Vice Governor-General Governor of Ruanda-Urundi
- In office 18 August 1932 – 5 July 1946
- Monarchs: Albert I (1932–34) Leopold III (1934–46)
- Governors General: Auguste Tilkens Pierre Ryckmans
- Preceded by: Charles Voisin
- Succeeded by: Maurice Simon

Personal details
- Born: Eugène Jacques Pierre Louis Jungers 19 July 1888 Messancy, Belgium
- Died: 17 September 1958 (aged 70) Brussels, Belgium

= Eugène Jungers =

Belgian colonial civil servant and lawyer

Eugène Jungers (1888–1958) was a Belgian colonial civil servant and lawyer. Beginning his career in the Belgian Congo as a colonial magistrate, Jungers rose rapidly through the judiciary and became the colonial governor of the League of Nations Mandate of Ruanda-Urundi from 1932 to 1946. In 1946, Jungers was further promoted to Governor-General of the Belgian Congo, the senior administrative position in the colony, which he held from 1946 to 1952.

== Early life ==
Jungers was born in Messancy, a small Belgian town on the border with Luxembourg, on 19 July 1888 to a family of Luxembourgish ancestry. He studied at the University of Liège, graduating with a doctorate in Law in 1910.

Joining the Belgian colonial service, Jungers arrived in the Belgian Congo in 1911 where he took up a position as junior magistrate. Posted around the colony, he quickly rose through the ranks of the colonial judiciary. In 1924, he was made resident of Ruanda. In 1932, he was promoted to the rank of Vice Governor-General and was given responsibility for the Belgian League of Nations mandate of Ruanda-Urundi (modern-day Rwanda and Burundi), replacing Charles Voisin. He held the position until 1946; a tenure which included World War II and the Ruzagayura famine of 1943–44.

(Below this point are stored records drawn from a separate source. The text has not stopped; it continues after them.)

[config.mk]
export PLATFORM = sky130hd
export DESIGN_NAME = sram_async_ctrl
export DESIGN_NICKNAME = d
export VERILOG_FILES = /design/src/rtl/sram_ctl_pkg.sv /design/src/rtl/sram_phase_timer.sv /design/src/rtl/sram_pin_drv.sv /design/src/rtl/sram_async_ctrl.sv
export SDC_FILE = /design/constraint.sdc
export NUM_CORES = 1
export LEC_CHECK = 0
export BUFFER_PORTS_ARGS = -buffer_cell sky130_fd_sc_hd__buf_2
export CORE_UTILIZATION = 50
export DETAILED_ROUTE_END_ITERATION = 8
export GPL_TIMING_DRIVEN = 1
export HOLD_SLACK_MARGIN = 0.06
export PLACE_DENSITY = 0.91
export SLEW_MARGIN = 20
export SYNTH_ARGS = -nofsm -noshare
export SYNTH_HDL_FRONTEND = slang
export SYNTH_SLANG_ARGS = --single-unit
[constraint.sdc]
create_clock -name clk -period 3.8 [get_ports clk]
set_input_delay 0.38 -clock clk [delete_from_list [all_inputs] [get_ports clk]]
set_output_delay 0.38 -clock clk [all_outputs]
set_load 0.01 [all_outputs]
[src/rtl/sram_ctl_pkg.sv]
`timescale 1ns/1ps
package sram_ctl_pkg;

   typedef enum logic [2:0] {
      PH_IDLE = 3'd0,
      PH_RD   = 3'd1,
      PH_WSU  = 3'd2,
      PH_WPUL = 3'd3,
      PH_TURN = 3'd4
   } phase_e;

   typedef struct packed {
      logic cs_n;
      logic cs2;
      logic oe_n;
      logic we_n;
      logic dq_oe;
   } pin_ctl_t;

   function automatic int unsigned max2(int unsigned a, int unsigned b);
      return (a > b) ? a : b;
   endfunction

   // ceiling division, never below one cycle
   function automatic int unsigned ns_to_cyc(int unsigned ns, int unsigned clk_ns);
      int unsigned c;
      c = (ns + clk_ns - 1) / clk_ns;
      return (c == 0) ? 1 : c;
   endfunction

   function automatic pin_ctl_t phase_pins(phase_e ph);
      pin_ctl_t p;
      case (ph)
         PH_RD:   p = '{cs_n: 1'b0, cs2: 1'b1, oe_n: 1'b0, we_n: 1'b1, dq_oe: 1'b0};
         PH_WSU:  p = '{cs_n: 1'b0, cs2: 1'b1, oe_n: 1'b1, we_n: 1'b1, dq_oe: 1'b0};
         PH_WPUL: p = '{cs_n: 1'b0, cs2: 1'b1, oe_n: 1'b1, we_n: 1'b0, dq_oe: 1'b1};
         default: p = '{cs_n: 1'b1, cs2: 1'b0, oe_n: 1'b1, we_n: 1'b1, dq_oe: 1'b0};
      endcase
      return p;
   endfunction

endpackage

[src/rtl/sram_phase_timer.sv]
`timescale 1ns/1ps
module sram_phase_timer #(
   parameter int unsigned CNT_W = 4
) (
   input  logic             clk,
   input  logic             rst_n,
   input  logic             load,
   input  logic [CNT_W-1:0] load_val,
   output logic             done
);
   logic [CNT_W-1:0] cnt;

   always_ff @(posedge clk) begin
      if (!rst_n)             cnt <= '0;
      else if (load)          cnt <= load_val;
      else if (cnt != '0)     cnt <= cnt - 1'b1;
   end

   assign done = (cnt == '0);

   assert_count_down_R2: assert property (@(posedge clk) disable iff (!rst_n)
      (!load && cnt != '0) |=> (cnt == $past(cnt) - 1'b1));
endmodule

[src/rtl/sram_pin_drv.sv]
`timescale 1ns/1ps
module sram_pin_drv
   import sram_ctl_pkg::*;
(
   input  logic   clk,
   input  logic   rst_n,
   input  phase_e phase_nxt,
   output logic   cs_n,
   output logic   cs2,
   output logic   oe_n,
   output logic   we_n,
   output logic   dq_oe
);
   pin_ctl_t pins_q;

   always_ff @(posedge clk) begin
      if (!rst_n) pins_q <= phase_pins(PH_IDLE);
      else        pins_q <= phase_pins(phase_nxt);
   end

   assign cs_n  = pins_q.cs_n;
   assign cs2   = pins_q.cs2;
   assign oe_n  = pins_q.oe_n;
   assign we_n  = pins_q.we_n;
   assign dq_oe = pins_q.dq_oe;

   assert_no_oe_we_overlap_R6: assert property (@(posedge clk) disable iff (!rst_n)
      !(!oe_n && !we_n));
   assert_drive_in_write_R6: assert property (@(posedge clk) disable iff (!rst_n)
      dq_oe |-> (!we_n && !cs_n && cs2));
   assert_drive_off_before_read_R7: assert property (@(posedge clk) disable iff (!rst_n)
      $fell(oe_n) |-> !$past(dq_oe));
endmodule

[src/rtl/sram_async_ctrl.sv]
`timescale 1ns/1ps
module sram_async_ctrl
   import sram_ctl_pkg::*;
#(
   parameter int unsigned ADDR_W = 16,
   parameter int unsigned DATA_W = 8,
   parameter int unsigned CLK_NS = 8,
   parameter int unsigned T_RC_NS  = 55,
   parameter int unsigned T_AA_NS  = 55,
   parameter int unsigned T_OE_NS  = 25,
   parameter int unsigned T_WC_NS  = 55,
   parameter int unsigned T_WP_NS  = 40,
   parameter int unsigned T_CW_NS  = 45,
   parameter int unsigned T_DW_NS  = 20,
   parameter int unsigned T_HZ_NS  = 20
) (
   input  logic              clk,
   input  logic              rst_n,
   input  logic              req_valid,
   output logic              req_ready,
   input  logic              req_write,
   input  logic [ADDR_W-1:0] req_addr,
   input  logic [DATA_W-1:0] req_wdata,
   output logic              rsp_valid,
   output logic [DATA_W-1:0] rsp_rdata,
   output logic [ADDR_W-1:0] sram_addr,
   output logic              sram_cs_n,
   output logic              sram_cs2,
   output logic              sram_oe_n,
   output logic              sram_we_n,
   input  logic [DATA_W-1:0] sram_dq_in,
   output logic [DATA_W-1:0] sram_dq_out,
   output logic              sram_dq_oe
);
   localparam int unsigned RD_CYC  = ns_to_cyc(max2(max2(T_RC_NS, T_AA_NS), T_OE_NS), CLK_NS);
   localparam int unsigned CW_CYC  = ns_to_cyc(T_CW_NS, CLK_NS);
   localparam int unsigned WC_CYC  = ns_to_cyc(T_WC_NS, CLK_NS);
   localparam int unsigned PUL_CYC = max2(max2(ns_to_cyc(T_WP_NS, CLK_NS), ns_to_cyc(T_DW_NS, CLK_NS)),
                                          max2(max2(CW_CYC, 2) - 1, max2(WC_CYC, 2) - 1));
   localparam int unsigned SU_CYC  = 1;
   localparam int unsigned HZ_CYC  = ns_to_cyc(T_HZ_NS, CLK_NS);
   localparam int unsigned MAX_CYC = max2(max2(RD_CYC, PUL_CYC), HZ_CYC);
   localparam int unsigned CNT_W   = $clog2(MAX_CYC + 1);

   if (ADDR_W < 1 || DATA_W < 1) begin : g_bad_width
      $error("sram_async_ctrl: address and data widths must be non-zero");
   end
   if (CLK_NS < 1) begin : g_bad_clk
      $error("sram_async_ctrl: clock period must be at least 1 ns");
   end

   phase_e            phase_q, phase_d;
   logic              t_load, t_done, accept, capture;
   logic [CNT_W-1:0]  t_val;
   logic [ADDR_W-1:0] addr_q;
   logic [DATA_W-1:0] wdata_q, rdata_q;
   logic              rsp_q;

   sram_phase_timer #(.CNT_W(CNT_W)) u_timer (
      .clk      (clk),
      .rst_n    (rst_n),
      .load     (t_load),
      .load_val (t_val),
      .done     (t_done)
   );

   always_comb begin
      phase_d = phase_q;
      t_load  = 1'b0;
      t_val   = '0;
      accept  = 1'b0;
      capture = 1'b0;
      case (phase_q)
         PH_IDLE: if (req_valid) begin
            accept = 1'b1;
            t_load = 1'b1;
            if (req_write) begin
               phase_d = PH_WSU;
               t_val   = CNT_W'(SU_CYC - 1);
            end else begin
               phase_d = PH_RD;
               t_val   = CNT_W'(RD_CYC - 1);
            end
         end
         PH_RD: if (t_done) begin
            capture = 1'b1;
            phase_d = PH_TURN;
            t_load  = 1'b1;
            t_val   = CNT_W'(HZ_CYC - 1);
         end
         PH_WSU: if (t_done) begin
            phase_d = PH_WPUL;
            t_load  = 1'b1;
            t_val   = CNT_W'(PUL_CYC - 1);
         end
         PH_WPUL: if (t_done) begin
            phase_d = PH_TURN;
            t_load  = 1'b1;
            t_val   = CNT_W'(HZ_CYC - 1);
         end
         PH_TURN: if (t_done) phase_d = PH_IDLE;
         default: phase_d = PH_IDLE;
      endcase
   end

   always_ff @(posedge clk) begin
      if (!rst_n) begin
         phase_q <= PH_IDLE;
         addr_q  <= '0;
         wdata_q <= '0;
         rdata_q <= '0;
         rsp_q   <= 1'b0;
      end else begin
         phase_q <= phase_d;
         rsp_q   <= capture;
         if (accept) begin
            addr_q  <= req_addr;
            wdata_q <= req_wdata;
         end
         if (capture) rdata_q <= sram_dq_in;
      end
   end

   sram_pin_drv u_pins (
      .clk       (clk),
      .rst_n     (rst_n),
      .phase_nxt (phase_d),
      .cs_n      (sram_cs_n),
      .cs2       (sram_cs2),
      .oe_n      (sram_oe_n),
      .we_n      (sram_we_n),
      .dq_oe     (sram_dq_oe)
   );

   assign req_ready   = (phase_q == PH_IDLE);
   assign rsp_valid   = rsp_q;
   assign rsp_rdata   = rdata_q;
   assign sram_addr   = addr_q;
   assign sram_dq_out = wdata_q;

   assert_single_strobe_R4: assert property (@(posedge clk) disable iff (!rst_n)
      rsp_valid |=> !rsp_valid);
   assert_strobe_after_read_R4: assert property (@(posedge clk) disable iff (!rst_n)
      $rose(rsp_valid) |-> ($past(!sram_oe_n) && sram_oe_n));
   assert_busy_while_selected_R8: assert property (@(posedge clk) disable iff (!rst_n)
      !sram_cs_n |-> !req_ready);
   assert_turn_before_ready_R7: assert property (@(posedge clk) disable iff (!rst_n)
      $rose(req_ready) |-> ($past(sram_cs_n) && sram_cs_n));
   assert_write_stable_R5: assert property (@(posedge clk) disable iff (!rst_n)
      (!sram_we_n && $past(!sram_we_n)) |-> ($stable(sram_addr) && $stable(sram_dq_out)));
   assert_read_addr_stable_R3: assert property (@(posedge clk) disable iff (!rst_n)
      (!sram_oe_n && $past(!sram_oe_n)) |-> $stable(sram_addr));
endmodule

* Word-level counts from Yosys, hierarchy flattened *
Cells that the tools add are included.

storage, ports and cells
  bits in registers = 44
  input bits = 36
  output and inout port bits = 39
  word-level logic and storage cells = 44

cells by class
  $add $sub $neg = 1
  eq/ne operators = 7
  muxes and demuxes = 19
  reduce and logical (&&, ||, !) cells = 6

operator list
  cell                                                 count
  2-to-1 mux 3 bit                                     9
  case mux 5 bit (3 select lines)                      1
  equality test 3 x 2 -> 1 bit, second input constant  4
  case mux 3 bit (4 select lines)                      1
  case mux 3 bit (3 select lines)                      1
  equality test 3 x 1 -> 1 bit, second input constant  2
  logical NOT 3 bit                                    2
  2-to-1 mux 1 bit                                     4
  2-to-1 mux 2 bit                                     2
  equality test 3 bit, second input constant           1
  nonzero test 3 bit                                   1
  OR reduction 3 bit                                   1
  subtractor 3 x 1 -> 3 bit, second input constant     1
  case mux 1 bit (2 select lines)                      1
  nonzero test 2 bit                                   1
  OR reduction 2 bit                                   1

* Longest topological paths before layout *
Gate-level depths: netlist (run 1).

  word-level depth = 5
  gate-level depth with buffers = 7
  gate-level depth less buffers = 6

* Hierarchy *
From an unflattened synthesis (run 1), not the netlist that was laid out.

second synthesis, totals
  cells, all modules = 198
  area total of the unflattened synthesis = 1816.7 µm²

by module, submodules not included
  module            times used  cells an instance  area each (µm²)  sequential area each (µm²)
  sram_async_ctrl   1           165                1466.4           720.7
  sram_phase_timer  1           22                 205.2            60.1
  sram_pin_drv      1           11                 145.1            100.1

* Least setup slack after synthesis (run 1) *
OpenSTA, ideal clock, no wires.

  path type = reg-to-reg
  from = register u_timer.cnt[1]
  to = register u_timer.cnt[2]
  setup time = 0.106 ns
  arrival time = 1.486 ns
  data required time = 3.694 ns
  slack = 2.208 ns
  cell stages (with the launch flop) = 6
  buffers on the path = 0
  clock period less this slack = 1.592 ns
  path through = dfxtp_1 inv_1 ha_1 ha_1 or4b_2 o311ai_0

on the way
  cells in the longest elaborated chain, start to end = 4
  elaborated cells between the ends (all ways) = 10
  those cells by class = 1 x add/sub; 6 x mux; 3 x reduce/logical

ends and longest elaborated chain
  item                                                                               line                    text
  start: declaration                                                                 sram_phase_timer.sv:11  logic [CNT_W-1:0] cnt;
  start signal: assignment                                                           sram_phase_timer.sv:15  else if (load) cnt <= load_val;
  start signal: assignment                                                           sram_phase_timer.sv:16  else if (cnt != '0) cnt <= cnt - 1'b1;
  parallel branches: the longest is 4 deep, another holds subtractor 3 x 1 -> 3 bit  n/a

Several ways; the timed one is not identified. The select of a mux whose other input is x is not followed.
A chain may end at the register's enable or synchronous reset.

* Worst setup path after layout (run 1) *
  from = register u_timer.cnt[0]
  to = register rdata_q[3], in the netlist rsp_rdata[3]

on the way
  cells in the longest elaborated chain, start to end = 3

ends and longest elaborated chain
  item                    line                    text
  logical NOT 3 bit       sram_phase_timer.sv:19  assign done = (cnt == '0);
  2-to-1 mux 1 bit        sram_async_ctrl.sv:85   PH_RD: if (t_done) begin
  2-to-1 mux 1 bit        sram_async_ctrl.sv:73   case (phase_q)
  end signal: assignment  sram_async_ctrl.sv:120  if (capture) rdata_q <= sram_dq_in;
  end: declaration        sram_async_ctrl.sv:56   logic [DATA_W-1:0] wdata_q, rdata_q;

No other way between the ends.

==> summary.md, run 1 <==
| Metric | Value |
|---|---|
| RePlAce Congestion | `0.802` |
| Sequential share of power | `50.1%` |
| Xor/xnor cell area share of the yosys netlist | `0.494%` |
| TritonCTS clock tree | `built` |
| Slew Viols, Final | `0` |
| Buffers on Ports | `74` |
| Buf/Inv on CP | `2` |
| Nets | `300` |
| Clock Latency Late Sink | `0.35 ns` |
| Synthesized area | `0.00177 mm^2` |
| Leak | `0.00100 uW` |
| Post-synthesis mux area share | `5.08%` |
| CP delay by family, top | `adder cells` |
| Clk pwr share | `17.0%` |
| Comb power frac | `32.8%` |
| Synth top area share | `49.7%` |
| First-pass GRT wire length | `5170 um` |
| Largest net degree at the start of global routing | `41` |
| Final ANT Viol Nets | `0` |
| Setup_tns | `0 ns` |
| Highest routed layer | `met4` |
| Met3 routed WL | `210 um` |
| Vias in the first global route | `1205` |
| Largest fanout on the critical path | `12` |
| Met2 routed WL | `1760 um` |
| WP data required | `4.04 ns` |
| Main combinational cell family by area after synthesis | `simple AND/OR/NAND/NOR gates` |
| Area of the core | `0.00336 mm^2` |
| Routed length per instance | `11.5 um` |
| Share of layout cells above drive strength 1 | `33.6%` |
| Post-synth EDFFs | `0` |
| Critical R2R Launch | `u_timer.cnt[0]` |
| Core Rows | `21` |
| WL final | `3550 um` |
| CP endpoint kind | `flip-flop` |
| H-Tree Depth | `2` |
| Ports | `75` |
| Hold Path Sink | `sram_addr[8]` |
| Synth Area in Adders | `1.41%` |
| Setup violations, final | `0` |
| Hold Fails Final Rpt | `0` |
| Syn Nets | `231` |
| Final cell count without fillers | `308` |
| Outcome | `complete, no violations` |
| Worst VDD drop | `0.322 mV` |
| Slowest CP cell | `ha_1` |
| Post-route clock period utilization | `50.5%` |
| Met1 WL | `1540 um` |
| Synth area leader | `dfxtp_1` |
| CTS Root Buffer Type | `clkbuf_4` |
| Router iterations before antenna repair | `4` |
| Synth warn | `0` |
| RR Endpoint | `rsp_rdata[3]` |
| Normalized max-slew margin | `45.7%` |
| Die area | `0.00379 mm^2` |
| Main synth FF type | `dfxtp_1` |
| Worst path cell trace | `inv_1, ha_1, ha_1, nor4bb_2, buf_4, mux2i_1, nor2b_1` |
| Setup Buffers After CTS | `0` |
| Placed cells | `301` |
| Int Pwr | `781 uW` |
| Fill count | `309` |
| Pwr dens | `540 mW/mm^2` |
| Die extent in y | `61.5 um` |
| HPWL after DPL | `2560 um` |
| DRC | `0` |
| Hold Path Class | `input pin to flip-flop` |
| Max Freq | `0.521 GHz` |
| Area Growth Syn to Fin | `23.5%` |
| Unrepaired setup endpoints after global routing | `false` |
| CTS Hold Bufs | `0` |
| Clk sink count | `44` |
| Sequential area share after synthesis | `49.7%` |
| Post-CTS Resized | `0` |
| Hold_sp | `req_addr[8]` |
| Worst reg2reg path depth | `7` |
| Crit path DAT | `2.16 ns` |
| Number of diodes | `0` |
| CP most frequent cell | `ha_1` |
| Via-to-Cell Ratio | `4.82` |
| Clock tree buffer depth | `2` |
| Die W | `61.5 um` |
| Pin slew with the least headroom to its limit | `0.815 ns` |
| Global Route Usage Sum | `18.9%` |
| CP Launch Type | `flip-flop` |
| Netlist cell types | `35` |
| Syn Area/Cell | `9.18 um^2` |
| Flops & latches, synth | `44` |
| Sw Pwr | `401 uW` |
| Clock-pin slew on the worst setup and hold paths | `0.12 ns` |
| Starting DRC count in detailed routing | `82` |
| Worst Clk Skew | `0.0115 ns` |
| Hold Crit Depth | `3` |
| Initial Util | `52.7%` |
| Post-synthesis async set-or-reset flop share | `0%` |
| Compound-gate portion of the synthesized area | `15.0%` |
| WS Path Type | `flip-flop to flip-flop` |
| Slowest stage delay, CP | `0.38 ns` |
| CTS Buf Count | `5` |
| Synth Area in Simple Gates | `22.8%` |
| Final Critical Period | `1.92 ns` |
| Synth Instances | `193` |
| Via count | `1485` |
| Initial antenna violation count | `0` |
| Main area contributors after synthesis | `dfxtp_1 50%, nand2_1 11%, a21boi_1 8.5%` |
| Switch share | `33.9%` |
| Max cap viols | `0` |
| Worst reg-to-reg setup slack | `1.88 ns` |
| Grt total ovfl | `0` |
==> Yosys cell counts, types with 3 or more instances <==
cell type	count
nor2_1	7
dfxtp_1	44
inv_1	5
a21boi_1	20
nor3_1	3
nor2b_1	9
mux2i_1	9
buf_2	6
clkbuf_1	5
a21boi_0	5
nand2_1	50
==> layout make-up <==
class	instances	area (um^2)	share of cell area (%)
Clock inverter	1	5.00	0.229
Clock buffer	6	41.3	1.89
Tap cell	46	57.6	2.63
Multi-Input combinational cell	130	800	36.5
Inverter	5	18.8	0.858
Timing Repair Buffer	76	385	17.6
Sequential cell	44	881	40.3
==> layout by cell type, fill, tap and decap left out, types with 2 or more instances in the layout <==
cell type,Yosys,routed
a21boi_0,5,5
a21boi_1,20,20
a21oi_1,2,2
buf_2,6,74
buf_4,1,2
clkbuf_4,0,5
dfxtp_1,44,44
ha_1,2,2
inv_1,5,5
mux2i_1,9,9
nand2_1,50,50
nor2_1,7,7
nor2b_1,9,9
nor3_1,3,3
nor3b_1,2,2
o21ai_0,2,2
or3b_2,2,2
==> worst reg2reg max path, cell delays in order (launching register included) <==
cell and delay, ns:
dfxtp_1 0.31, inv_1 0.08, ha_1 0.16, ha_1 0.38, nor4bb_2 0.35, buf_4 0.24, mux2i_1 0.23, nor2b_1 0.07
==> cells by family after synthesis <==
logic type	after synthesis
buf+inv	19
flops	44
simple gates	82
xor+xnor	1
mux	9
fa+ha+maj	2
compound gates	36
==> registers in the layout, summed over array words and instances (netlist names) <==
register and flops:
rsp_valid 1, u_pins.cs2 1, rsp_rdata 8, u_pins.dq_oe 1, u_timer.cnt 3, u_pins.cs_n 1, phase_q 3, u_pins.we_n 1
sram_addr 16, sram_dq_out 8, u_pins.oe_n 1
==> per-layer routing <==
| metal | up-vias | track usage (%) |
|---|---|---|
| li1 | 775 | - |
| met3 | 6 | 6.93 |
| met2 | 46 | 34.6 |
| met4 | 0 | 5.40 |
| met5 | - | 0 |
| met1 | 658 | 20.2 |
==> power groups by stage <==
stage / logic [uW] / registers (uW) / clock network, uW
finish: 388 / 593 / 201
global route: 440 / 602 / 230
CTS: 397 / 592 / 208
detailed placement: 396 / 603 / 0
global placement: 382 / 599 / 0
floorplan: 268 / 611 / 0
==> how the worst max path moves through the flow <==
stage / start / to / slack [ns] / depth (start not counted)
after floorplan: u_timer.cnt[1] / u_timer.cnt[2] / 2.21 / 5
after global placement: phase_q[0] / u_timer.cnt[1] / 1.96 / 3
after detailed placement: u_timer.cnt[0] / rsp_rdata[3] / 1.85 / 7
after CTS: u_timer.cnt[1] / rsp_rdata[3] / 1.85 / 7
after global routing: u_timer.cnt[0] / rsp_rdata[3] / 1.70 / 7
final: u_timer.cnt[0] / rsp_rdata[3] / 1.88 / 7
==> metrics by stage <==
stage	worst slack (ns)	hold slack [ns]	util, %	total power, uW	instance area [um^2]
final	1.88	0.253	65.1	1180	2190
after global routing	1.70	0.235	65.1	1270	2190
after CTS	1.85	0.242	65.1	1200	2190
after detailed placement	1.85	0.443	63.7	998	2140
after global placement	1.96	0.438	63.7	981	2140
after floorplan	2.21	0.479	-	879	1770
(Power assumes the default switching activity.)
==> run 2, diff against run 1 <==
--- a/config.mk
+++ b/config.mk
@@ -6,11 +6,11 @@
 export NUM_CORES = 1
 export LEC_CHECK = 0
 export BUFFER_PORTS_ARGS = -buffer_cell sky130_fd_sc_hd__buf_2
-export CORE_UTILIZATION = 50
+export CORE_UTILIZATION = 42
 export DETAILED_ROUTE_END_ITERATION = 8
 export GPL_TIMING_DRIVEN = 1
 export HOLD_SLACK_MARGIN = 0.06
-export PLACE_DENSITY = 0.91
+export PLACE_DENSITY = 0.82
 export SLEW_MARGIN = 20
 export SYNTH_ARGS = -nofsm -noshare
 export SYNTH_HDL_FRONTEND = slang
==> constraint.sdc (replaced) <==
create_clock -name clk -period 1.6 [get_ports clk]
set_input_delay 0.16 -clock clk [delete_from_list [all_inputs] [get_ports clk]]
set_output_delay 0.16 -clock clk [all_outputs]
set_load 0.01 [all_outputs]
==> run 2 against run 1 <==
Net effect: sequential share of layout area shrank 3.0 points; core utilization shrank 6.2 points; critical endpoint is now u_timer.cnt[2]; clock-buffer cell count grew 1; largest power group unchanged; first-iteration DRC count shrank 15%; setup slack lost 1.8 ns; die area grew 18%; critical path depth shrank 2; critical path type unchanged; routed wire length grew 5.6%; sequential cell count is the same; non-clock buffer count grew 13; global-route usage shrank 1.5 points.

In 1946, Jungers was promoted as the replacement for Pierre Ryckmans as Governor-General of the Belgian Congo, the most important administrative position in the colony. He held the position until 1952 after which he took a board position at the Office des transports coloniaux (OTRACO). He received a noble title in 1956 and died in Brussels in 1958.